虎の巻その29 失敗から学ぶ病院経営~ケース②急性期病院にばかりこだわる
はじめに
こんにちは。虎兄(とらにぃ)です。病院経営コラム「病院経営~虎の巻~」。
「失敗から学ぶ病院経営」と題した事例紹介、今回が2回目です。
国民の4人に1人が後期高齢者になる2025年に向けて、確度の高い抜本的な医療改革が実行されています。「抜本的に」という文言を使っているのは、昔では考えられない診療報酬のマイナス改定も今や当たり前になっているからです。
病院経営者は2年に1回の診療報酬改定に戦々恐々としていることでしょう。
診療報酬改定の傾向として、急性期医療と慢性期医療とでは診療報酬評価に差がつけられています。
急性期医療は看護必要度や医療の質が評価に反映され、慢性期医療はより介護保険に移行していく流れなので、一見「急性期医療を維持しなければ減収になる」、「慢性期医療は儲からない」といったイメージを持たれるかと思います。
しかし、ここに経営の落とし穴があります。急性期医療にこだわった病院運営をした結果、経営が悪化した事例を紹介しましょう。
急性期病院にばかりこだわる
ある程度の急性期病院は、高い診療報酬を設定できる急性期一般入院基本料のより高い基準を目指していると思います。
しかし、医業収入が減収にならないよう急性期医療をキープする為には(図1)のように多くのクリアすべき項目と設備投資があります。
投資へのスピード感が大事な項目もありますが、急性期病院の維持が暗黙の了解になってしまい、当たり前のように投資を続けていれば「投資したものの回収の見込みが立たない」といった状況に陥ります。
前回ご紹介したような競合病院の参入も重なればなおさらです。
事例~B病院の場合
関東にあるB病院のケースを紹介します。
外部環境の変化に伴い2005年をピークに入院患者が減少、確かな見込みもないまま急性期病院を維持しようと投資を続け、経営危機を招いた病院の一つです。
緩やかな人口減少はじまり高齢化が進む中、近隣には急性期機能を持った病院が移転してきました。外部環境に危機感持ったB病院理事長は急性期病棟の拡充を決断しました。
クローズしていた病棟をオープンする為には投資が必要で、銀行からの融資を取り付けました。

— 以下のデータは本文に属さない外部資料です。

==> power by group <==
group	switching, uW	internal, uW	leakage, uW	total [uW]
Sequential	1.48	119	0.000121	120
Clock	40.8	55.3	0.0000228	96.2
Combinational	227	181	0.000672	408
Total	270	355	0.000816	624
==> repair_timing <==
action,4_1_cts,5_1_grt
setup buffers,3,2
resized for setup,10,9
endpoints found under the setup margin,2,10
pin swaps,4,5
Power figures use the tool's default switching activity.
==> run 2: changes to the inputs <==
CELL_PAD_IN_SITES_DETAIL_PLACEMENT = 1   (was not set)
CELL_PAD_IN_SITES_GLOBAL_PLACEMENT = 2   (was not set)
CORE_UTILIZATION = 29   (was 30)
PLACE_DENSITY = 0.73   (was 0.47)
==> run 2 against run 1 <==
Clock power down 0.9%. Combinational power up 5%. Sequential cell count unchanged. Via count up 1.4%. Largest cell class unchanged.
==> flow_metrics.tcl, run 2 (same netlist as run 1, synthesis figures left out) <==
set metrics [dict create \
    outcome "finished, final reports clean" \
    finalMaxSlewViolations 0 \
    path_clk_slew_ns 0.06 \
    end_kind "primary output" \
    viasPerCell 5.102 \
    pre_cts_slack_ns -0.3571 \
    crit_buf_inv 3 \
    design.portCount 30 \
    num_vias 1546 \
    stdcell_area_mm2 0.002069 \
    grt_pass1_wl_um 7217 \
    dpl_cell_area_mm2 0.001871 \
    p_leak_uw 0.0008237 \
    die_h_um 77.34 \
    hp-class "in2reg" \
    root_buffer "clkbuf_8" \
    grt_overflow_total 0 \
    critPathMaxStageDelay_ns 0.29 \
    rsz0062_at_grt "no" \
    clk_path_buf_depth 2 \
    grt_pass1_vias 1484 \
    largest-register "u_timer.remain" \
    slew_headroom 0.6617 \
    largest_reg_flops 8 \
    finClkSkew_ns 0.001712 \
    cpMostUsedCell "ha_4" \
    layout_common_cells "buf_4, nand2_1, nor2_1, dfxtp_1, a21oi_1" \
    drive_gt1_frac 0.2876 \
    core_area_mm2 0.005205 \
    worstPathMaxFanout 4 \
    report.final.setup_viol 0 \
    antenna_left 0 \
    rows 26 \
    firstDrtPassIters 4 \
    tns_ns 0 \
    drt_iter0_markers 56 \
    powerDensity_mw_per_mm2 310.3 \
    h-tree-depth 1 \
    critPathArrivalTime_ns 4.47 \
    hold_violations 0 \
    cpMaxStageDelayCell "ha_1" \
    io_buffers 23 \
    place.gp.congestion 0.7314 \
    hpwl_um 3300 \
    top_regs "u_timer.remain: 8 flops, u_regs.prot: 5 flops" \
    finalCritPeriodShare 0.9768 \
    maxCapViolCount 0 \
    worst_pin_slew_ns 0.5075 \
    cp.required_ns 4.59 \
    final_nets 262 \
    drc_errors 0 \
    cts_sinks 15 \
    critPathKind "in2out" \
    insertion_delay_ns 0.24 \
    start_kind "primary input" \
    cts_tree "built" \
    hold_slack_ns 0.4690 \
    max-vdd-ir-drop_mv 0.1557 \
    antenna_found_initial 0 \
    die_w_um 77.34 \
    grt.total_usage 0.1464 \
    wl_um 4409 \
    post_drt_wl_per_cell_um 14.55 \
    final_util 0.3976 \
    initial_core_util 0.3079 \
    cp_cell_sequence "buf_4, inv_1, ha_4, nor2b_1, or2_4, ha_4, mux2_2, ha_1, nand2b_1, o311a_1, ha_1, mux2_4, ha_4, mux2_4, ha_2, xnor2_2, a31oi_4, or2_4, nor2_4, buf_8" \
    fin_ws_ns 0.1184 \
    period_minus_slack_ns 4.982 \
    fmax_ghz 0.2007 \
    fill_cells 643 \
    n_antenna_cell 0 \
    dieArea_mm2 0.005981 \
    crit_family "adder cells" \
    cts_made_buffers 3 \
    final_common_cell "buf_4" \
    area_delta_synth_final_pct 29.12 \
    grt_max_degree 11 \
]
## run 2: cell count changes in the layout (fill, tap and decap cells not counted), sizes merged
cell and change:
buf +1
[src/rtl/irq_agg_pkg.sv]
package irq_agg_pkg;

    localparam int NUM_SRC   = 11;
    localparam int NUM_LINES = 16;
    localparam int DATA_W    = 8;
    localparam int LINE_W    = $clog2(NUM_LINES);
    localparam int BIT_W     = $clog2(NUM_SRC);
    localparam int HI_BITS   = NUM_SRC - DATA_W;
    localparam int ADDR_W    = 2;

    typedef enum logic [ADDR_W-1:0] {
        SEL_STAT_LO = 2'd0,
        SEL_STAT_HI = 2'd1,
        SEL_MASK_LO = 2'd2,
        SEL_MASK_HI = 2'd3
    } reg_sel_e;

    typedef struct packed {
        logic              valid;
        logic [BIT_W-1:0]  bitn;
        logic [LINE_W-1:0] line;
    } svc_t;

    // status bit index -> bus line number
    function automatic logic [LINE_W-1:0] bit_to_line(input logic [BIT_W-1:0] b);
        logic [LINE_W-1:0] l;
        case (b)
            4'd0:    l = 4'd3;
            4'd1:    l = 4'd4;
            4'd2:    l = 4'd5;
            4'd3:    l = 4'd6;
            4'd4:    l = 4'd7;
            4'd5:    l = 4'd10;
            4'd6:    l = 4'd11;
            4'd7:    l = 4'd12;
            4'd8:    l = 4'd9;
            4'd9:    l = 4'd14;
            4'd10:   l = 4'd15;
            default: l = '0;
        endcase
        return l;
    endfunction

    // bus line number -> {valid, status bit index}, derived from the forward map
    function automatic logic [BIT_W:0] line_to_bit(input logic [LINE_W-1:0] l);
        logic [BIT_W:0] r;
        r = '0;
        for (int i = 0; i < NUM_SRC; i++) begin
            if (bit_to_line(BIT_W'(i)) == l) r = {1'b1, BIT_W'(i)};
        end
        return r;
    endfunction

endpackage

[src/rtl/irq_edge_capture.sv]
module irq_edge_capture
    import irq_agg_pkg::*;
(
    input  logic                 clk,
    input  logic                 rst,
    input  logic [NUM_LINES-1:0] lines,
    output logic [NUM_SRC-1:0]   rise
);

    logic [NUM_SRC-1:0] sel;
    logic [NUM_SRC-1:0] prev_q;

    // route valid lines onto their status positions; unwired lines fall away
    always_comb begin
        logic [BIT_W:0] hit;
        sel = '0;
        for (int l = 0; l < NUM_LINES; l++) begin
            hit = line_to_bit(LINE_W'(l));
            if (hit[BIT_W]) sel[hit[BIT_W-1:0]] = lines[l];
        end
    end

    always_ff @(posedge clk) begin
        if (rst) prev_q <= '0;
        else     prev_q <= sel;
    end

    assign rise = sel & ~prev_q;

endmodule

[src/rtl/irq_status_regs.sv]
module irq_status_regs
    import irq_agg_pkg::*;
(
    input  logic               clk,
    input  logic               rst,
    input  logic [NUM_SRC-1:0] rise,
    input  logic               wr,
    input  logic [ADDR_W-1:0]  addr,
    input  logic [DATA_W-1:0]  wdata,
    output logic [NUM_SRC-1:0] status_q,
    output logic [NUM_SRC-1:0] enable_q
);

    logic [NUM_SRC-1:0] clr;
    logic [NUM_SRC-1:0] status_d;
    logic [NUM_SRC-1:0] enable_d;

    always_comb begin
        clr      = '0;
        enable_d = enable_q;
        if (wr) begin
            case (reg_sel_e'(addr))
                SEL_STAT_LO: clr[DATA_W-1:0]       = wdata;
                SEL_STAT_HI: clr[NUM_SRC-1:DATA_W] = wdata[HI_BITS-1:0];
                SEL_MASK_LO: enable_d[DATA_W-1:0]  = wdata;
                SEL_MASK_HI: enable_d[NUM_SRC-1:DATA_W] = wdata[HI_BITS-1:0];
                default: ;
            endcase
        end
        // a fresh edge overrides an acknowledge in the same cycle
        status_d = (status_q & ~clr) | rise;
    end

    always_ff @(posedge clk) begin
        if (rst) begin
            status_q <= '0;
            enable_q <= '0;
        end else begin
            status_q <= status_d;
            enable_q <= enable_d;
        end
    end

endmodule

[src/rtl/irq_lowest_enc.sv]
module irq_lowest_enc
    import irq_agg_pkg::*;
(
    input  logic [NUM_SRC-1:0] pend,
    output svc_t               svc
);

    always_comb begin
        svc = '0;
        // scan downward so the lowest pending index is written last
        for (int b = NUM_SRC - 1; b >= 0; b--) begin
            if (pend[b]) begin
                svc.valid = 1'b1;
                svc.bitn  = BIT_W'(b);
                svc.line  = bit_to_line(BIT_W'(b));
            end
        end
    end

endmodule

[src/rtl/isa_irq_agg.sv]
module isa_irq_agg
    import irq_agg_pkg::*;
(
    input  logic                 clk,
    input  logic                 rst,
    input  logic [NUM_LINES-1:0] irq_lines,
    input  logic                 bus_wr,
    input  logic [ADDR_W-1:0]    bus_addr,
    input  logic [DATA_W-1:0]    bus_wdata,
    output logic [DATA_W-1:0]    bus_rdata,
    output logic                 irq_out,
    output logic                 svc_valid,
    output logic [BIT_W-1:0]     svc_bit,
    output logic [LINE_W-1:0]    svc_line
);

    logic [NUM_SRC-1:0] src_rise;
    logic [NUM_SRC-1:0] status_q;
    logic [NUM_SRC-1:0] enable_q;
    logic [NUM_SRC-1:0] pend;
    svc_t               svc;

    irq_edge_capture u_edge (
        .clk   (clk),
        .rst   (rst),
        .lines (irq_lines),
        .rise  (src_rise)
    );

    irq_status_regs u_regs (
        .clk      (clk),
        .rst      (rst),
        .rise     (src_rise),
        .wr       (bus_wr),
        .addr     (bus_addr),
        .wdata    (bus_wdata),
        .status_q (status_q),
        .enable_q (enable_q)
    );

    assign pend = status_q & enable_q;

    irq_lowest_enc u_enc (
        .pend (pend),
        .svc  (svc)
    );

    assign irq_out   = |pend;
    assign svc_valid = svc.valid;
    assign svc_bit   = svc.bitn;
    assign svc_line  = svc.line;

    always_comb begin
        case (reg_sel_e'(bus_addr))
            SEL_STAT_LO: bus_rdata = status_q[DATA_W-1:0];
            SEL_STAT_HI: bus_rdata = {{(DATA_W-HI_BITS){1'b0}}, status_q[NUM_SRC-1:DATA_W]};
            SEL_MASK_LO: bus_rdata = enable_q[DATA_W-1:0];
            SEL_MASK_HI: bus_rdata = {{(DATA_W-HI_BITS){1'b0}}, enable_q[NUM_SRC-1:DATA_W]};
            default:     bus_rdata = '0;
        endcase
    end

endmodule

[config.mk]
export PLATFORM = sky130hd
export DESIGN_NAME = isa_irq_agg
export DESIGN_NICKNAME = d
export VERILOG_FILES = /design/src/rtl/irq_agg_pkg.sv /design/src/rtl/irq_edge_capture.sv /design/src/rtl/irq_status_regs.sv /design/src/rtl/irq_lowest_enc.sv /design/src/rtl/isa_irq_agg.sv
export SDC_FILE = /design/constraint.sdc
export NUM_CORES = 1
export LEC_CHECK = 0
export ABC_AREA = 1
export CAP_MARGIN = 10
export CORE_MARGIN = 2
export CORE_UTILIZATION = 40
export DETAILED_ROUTE_END_ITERATION = 16
export GPL_TIMING_DRIVEN = 0
export HOLD_SLACK_MARGIN = 0.06
export PLACE_DENSITY = 0.76
export REMOVE_ABC_BUFFERS = 1
export SLEW_MARGIN = 20
export SYNTH_ARGS = -nofsm -noshare
export SYNTH_HDL_FRONTEND = slang
export SYNTH_HIERARCHICAL = 1
export SYNTH_SLANG_ARGS = --single-unit
[constraint.sdc]
create_clock -name clk -period 1.45 [get_ports clk]
set_input_delay 0.29 -clock clk [delete_from_list [all_inputs] [get_ports clk]]
set_output_delay 0.29 -clock clk [all_outputs]
set_load 0.01 [all_outputs]
### Yosys cells after proc, flatten, opt, wreduce, memory -nomap -nowiden

Index checks and enable logic that the tools add are counted.

| storage, ports and cells | value |
|---|---|
| bits in registers | 33 |
| input bits | 29 |
| output and inout port bits | 18 |
| word-level logic and storage cells | 32 |

| operators by class | value |
|---|---|
| equality and inequality tests | 3 |
| multiplexer cells | 15 |
| bitwise operators | 6 |
| reduce and logical (&&, ||, !) cells | 4 |

Operators by type and width:

| operator | count |
|---|---|
| $mux 9 | 11 |
| $and 11x11->11 | 3 |
| $pmux 8 s4 | 1 |
| $not 11->11 | 2 |
| $mux 11 | 1 |
| $or 11x11->11 | 1 |
| $reduce_or 11->1 | 1 |
| $mux 8 | 1 |
| $eq 2x2->1 const B | 2 |
| $reduce_and 2->1 | 2 |
| $mux 3 | 1 |
| $eq 2x1->1 const B | 1 |
| $logic_not 2->1 | 1 |

### Longest topological paths before layout

Gate-level depths: netlist of the first run.

| depth | value |
|---|---|
| depth after elaboration | 12 |
| gate-level depth with buffers | 11 |
| gate-level depth less buffers | 11 |

### Modules after synthesis

Netlist of the first run, hierarchy kept.

Modules (own cells, without submodules):

| module | times used | cells each | area each (um^2) | seq. area each (um^2) |
|---|---|---|---|---|
| irq_status_regs | 1 | 127 | 884.6 | 440.4 |
| irq_edge_capture | 1 | 45 | 355.3 | 220.2 |
| isa_irq_agg | 1 | 66 | 296.5 | 0.0 |
| irq_lowest_enc | 1 | 52 | 240.2 | 0.0 |

### Worst setup path after synthesis of the first run

Ideal clock, no wire load.

| timing | value |
|---|---|
| path kind | register -> output |
| start point | reg u_regs.status_q[4] |
| end point | out svc_line[3] |
| data arrival time | 1.048 ns |
| required time | 1.160 ns |
| setup slack | 0.112 ns |
| cell stages (with the launch flop) | 7 |
| buffers on the path | 0 |
| cells stage by stage | dfxtp_1 -> nand2_1 -> inv_1 -> or2_4 -> nor3_4 -> nand2_1 -> nor2_1 |

| on the way | value |
|---|---|
| cells in the longest elaborated chain, start to end | 6 |

Ends and longest elaborated chain:

| element | line | RTL |
|---|---|---|
| start: declaration | irq_status_regs.sv:10 | `output logic [NUM_SRC-1:0] status_q,` |
| start signal: assignment | irq_status_regs.sv:39 | `status_q <= status_d;` |
| $and 11x11->11 | isa_irq_agg.sv:41 | `assign pend = status_q & enable_q;` |
| via pend[4] | isa_irq_agg.sv:20 | `logic [NUM_SRC-1:0] pend;` |
| $mux 9 (5 in a row) | irq_lowest_enc.sv:12 | `if (pend[b]) begin` |
| end: declaration | isa_irq_agg.sv:14 | `output logic [LINE_W-1:0] svc_line` |

The timed path passes the listed nets, and every way through them passes these cells.

### Worst setup path after layout of the first run

| timing | value |
|---|---|
| start point | reg u_regs.status_q[3] |
| end point | out svc_line[2] |

| on the way | value |
|---|---|
| cells in the longest elaborated chain, start to end | 5 |

Ends and longest elaborated chain:

| element | line |
|---|---|
| $and 11x11->11 | isa_irq_agg.sv:41 |
| via pend[3] | isa_irq_agg.sv:20 |
| $mux 9 (4 in a row) | irq_lowest_enc.sv:12 |

The timed path passes the listed nets, and every way through them passes these cells.

==> results.txt, run 1 <==
----------------------------------------------------
[Setup path]
  Data required time at the worst endpoint ... approximately 1.2 ns
  Type of the setup path with the least slack ... reg -> out
  Endpoint class of the critical path ... output pin
  Startpoint types ... register
  Crit path DAT ... approximately 1.5 ns
  Highest net fanout along the worst path ... 3

[Place]
  Area of placed instances ... 0.00220 mm2
  Count of port buffers added during placement ... between 40 and 50
  Place WS ... -0.957 ns
  Routability cong. ... a little under 0.9
  Post-detailed-placement half-perimeter wirelength ... 3.07 mm

[Pwr]
  Sw Pwr ... around 600 uW
  Cell internal power dissipation ... 1500 uW
  Leakage Power ... between 0.001 and 0.0015 uW
  Combinational power share ... between 10% and 20%
  Share of total power in the clock network ... 32.5%
  Relative contribution of sequential cells to total power ... a little under half
  Maximum vdd drop ... ~770 uV
  Power per standard cell area ... between 800 and 900 mW/mm2
  Sw Ratio ... between 20% and 30%

[Run status]
  Failing checks ... negative setup slack
  Status ... complete, but fails checks

[Clock network]
  H-tree levels ... 2
  Sinks on the clock net ... 33
  CTS Buf Count ... 5
  Clock tree from TritonCTS ... yes
  Master cell of the clock root buffer ... clkbuf_8
  Clock Pin Slew Worst Setup and Hold Paths ... roughly 0.07 ns
  Buffer depth of the longest clock path ... 2
  Clock insertion delay at the later pin of the skew report ... 0.28 ns

[Detailed routing]
  Residual DRC count ... 0
  First-pass iteration count of the detailed router ... 4
  Vias after detailed routing ... 1836
  Total detailed-routing wirelength ... 4.14 mm
  Routed Antenna Nets ... 0
  Number of DRC markers after the initial detailed-route iteration ... 74
  Vias per Instance ... roughly 4.6
  Per-cell routed wire length ... between 10 and 15 um

[Synthesis]
  Synthesized-area fraction occupied by adder cells ... 0%
  Simple-gate share of the synthesized area ... between 30 and 40%
  Multiplexer fraction of the synthesized cell area ... 0%
  Synthesized cell area ... approximately 0.0018 mm2
  Xor/xnor cell area share of the yosys netlist ... 0%
  Synth unique cells ... 19
  Fraction of the yosys area taken by sequential cells ... 37.2%
  Count of yosys warnings during synthesis ... 6
  Synthesized-area fraction occupied by ao, oa, aoi and oai cells ... about 8.2%
  Count of state elements after synthesis ... 33
  Syn Area/Cell ... between 6 and 7 um2
  Synthesized netlist cell count ... 290
  Main combinational cell family by area after synthesis ... simple AND/OR/NAND/NOR gates

[Die]
  Number of rows created at floorplan ... 24
  IO Count ... 47
  Floorplan core area ... ~0.0043 mm2
  DIE WIDTH ... roughly 70 um
  Floorplan die area ... approximately 0.0050 mm2
  Die Ht ... 70.6 um
  Effective utilization at floorplan ... 41.1%

[Timing]
  Achievable frequency ... 574 MHz
  Number of hold violations in the final report ... 0
  Setup ws final ... -0.292 ns
  Worst Hold Slack ... ~0.45 ns
  Number of setup violations in the final report ... 9
  Worst Skew ... 0.00429 ns
  Headroom to the max-slew limit ... 67.1%
  Time the worst path needs with I/O delays and setup ... ~1.7 ns
  Slew Viols, Final ... 0
  Share of the clock period used by the worst path ... 120%
  Worst Max-Slew Pin Slew ... approximately 0.49 ns
  Setup repair after global routing missed its margin ... true

[Finish]
  Number of antenna diodes ... 0
  Fraction of final layout cells with drive strength greater than 1 ... between 20% and 30%
  Total Nets Final ... 371
  Layout Cell Area excl Fill ... ~0.0024 mm2
  Commonest cells after routing, fill and taps aside ... nand2_1, nor2_1, inv_1, nand3_1, clkdlybuf4s50_1
  Most common library cell in the layout ignoring fill and taps ... nand2_1
  Area growth from synthesis to layout ... 35.5%

[Hold path]
  Path type of the worst min-delay path ... in -> reg

[GRT]
  Overall global routing resource usage ... between 10% and 20%
  Wire length of the first global-routing pass ... between 6 and 7 mm
  Pin count of the biggest net entering global routing ... 24
  Sum of overflow across all layers after global routing ... 0
  Via count of the first global-routing pass ... 1680
  Antenna violations before repair ... 0

[Job]
  Maximum Capacitance Violations ... 0

----------------------------------------------------
==> layer usage <==
metal	vias to the layer above	GRT usage (%)	share of wire (%)
met5	-	0	0
met4	0	5.66	0.82
met3	5	3.99	4.9
met2	45	32.7	51
met1	800	19.8	43
li1	986	-	-
==> cells by family after synthesis <==
group,count (synthesis)
AOI/OAI and AO/OA,29
buffers and inverters,63
DFF,33
and+or+nand+nor,165
==> critical path, cell delays in order, from the launching register on <==
cell     delay (ns)
dfxtp_2        0.34
nand2_2        0.07
inv_2          0.05
or2_4          0.26
nor3_4         0.14
buf_4          0.14
a21oi_2        0.04
buf_2          0.13
==> through the flow <==
stage,total power [uW],utilization [%],instances,TNS [ns]
after floorplan,1210,-,284,0
after global placement,1420,50.9,377,-21.66
after detailed placement,1430,50.9,377,-22.26
after CTS,2110,54.6,392,-2.44
after global routing,2210,55.7,395,-2.91
final,2100,55.7,395,-2.02
==> final timing paths <==
check | from | slack, ns | cells after the start | endpoint
max reg2reg | u_regs/enable_q[3] | 0.68 | 3 | u_regs/enable_q[3]
min reg2reg | u_edge/prev_q[9] | 0.47 | 3 | u_regs/status_q[9]
min | rst | 0.45 | 2 | u_regs/status_q[3]
max | u_regs/status_q[3] | -0.29 | 7 | svc_line[2]
==> power by group through the flow <==
stage | registers (uW) | clock network, uW | logic, uW
after floorplan | 1010 | 0 | 199
after global placement | 1020 | 0 | 403
after CTS | 1010 | 701 | 403
after global routing | 1020 | 735 | 460
after detailed placement | 1020 | 0 | 410
final | 1010 | 682 | 410
==> layout make-up <==
| class | count | area [um2] |
|---|---|---|
| clock buffer | 5 | 68.8 |
| inverter | 57 | 221 |
| tap | 52 | 65.1 |
| sequential | 33 | 681 |
| fill | 458 | 1920 |
| clock inverter | 3 | 22.5 |
| multi-input combinational | 194 | 933 |
| timing repair buffer | 51 | 415 |
==> synthesized netlist by cell type <==
library cell,number,share of area [%]
nor2_4,2,1.3
nand2_1,77,16
nor3_4,1,0.92
o21ai_0,13,3.7
nor4_1,1,0.35
nand2_4,1,0.63
buf_6,4,2.5
clkbuf_1,2,0.42
nor3_1,1,0.28
dfxtp_1,33,37
nand3_1,23,6.5
nor3b_1,1,0.42
inv_2,2,0.42
a21oi_1,15,4.2
a31oi_1,1,0.35
nand4_1,3,1.1
inv_1,55,12
nor2_1,54,11
or2_4,1,0.49
==> sequential cells by signal (all words and copies together), names as in the netlist <==
| register | flops |
|---|---|
| u_edge/prev_q | 11 |
| u_regs/status_q | 11 |
| u_regs/enable_q | 11 |
==> timing repair <==
| item | in CTS | in global routing |
|---|---|---|
| buffers inserted | 7 | 3 |
| gates resized for setup | 106 | 28 |
| endpoints found under the setup margin | 37 | 24 |
| gates cloned | 0 | 0 |
| pin swaps | 11 | 13 |
| hold buffers | 0 | 0 |
Note: power is estimated with default switching activity, not from simulation.
==> inputs of run 2 (changes only) <==
--- a/config.mk
+++ b/config.mk
@@ -6,13 +6,13 @@
 export NUM_CORES = 1
 export LEC_CHECK = 0
 export ABC_AREA = 1
-export CAP_MARGIN = 10
+export CAP_MARGIN = 30
 export CORE_MARGIN = 2
-export CORE_UTILIZATION = 40
+export CORE_UTILIZATION = 30
 export DETAILED_ROUTE_END_ITERATION = 16
 export GPL_TIMING_DRIVEN = 0
 export HOLD_SLACK_MARGIN = 0.06
-export PLACE_DENSITY = 0.76
+export PLACE_DENSITY = 0.62
 export REMOVE_ABC_BUFFERS = 1
 export SLEW_MARGIN = 20
 export SYNTH_ARGS = -nofsm -noshare
==> run 2 against run 1 <==
The flow still finishes with violations (negative setup slack); die area rose by 31%; worst hold slack improved by 0.020 ns; first-iteration DRC count decreased by 34%; final cell count rose by 8.9%; setup slack lost 0.034 ns; global-route usage fell by 3.6 points; via count increased by 1.3%; clock power grew 29%; total power increased by 11%; register-to-register slack worse by 0.04 ns; utilization shrank 11 points; largest cell class unchanged.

現在では銀行にも医療専門のチームが設けられ、厳しい審査をうける事になりますが、当時は医療という専門分野に不案内だったのか、過去の取引実績や担保不動産の価値を勘案し資金融資は実行されました。
事業計画は急性期維持の為に高度医療機器を取り入れて急性期機能を強化したり、検診事業を拡大して予防医療段階から患者を取り込む事は理にかなっているように見えます。(図2)
実際にリニューアルした直後は市健診の利用者が多く流れ込み、最新のMRIは評判が良く、遠方からも患者が訪れて活気に溢れていたそうです。
ところが、1年を経過していくつか誤算を生じてきます。
検診センターは当初見込んでいた人間ドックの利用者が伸びずに目標収益を達成できませんでした。また、人員採用が追いつかないばかりに看護配置に誤算が伴い、72時間夜勤をキープできず勤務表の改ざんに手を付けてしまいました。
結果、多額の診療報酬返還が生じてしまいました。当初の目論見が外れて銀行の返済が滞り始めた頃、第三者を通じユカリアに相談がありました。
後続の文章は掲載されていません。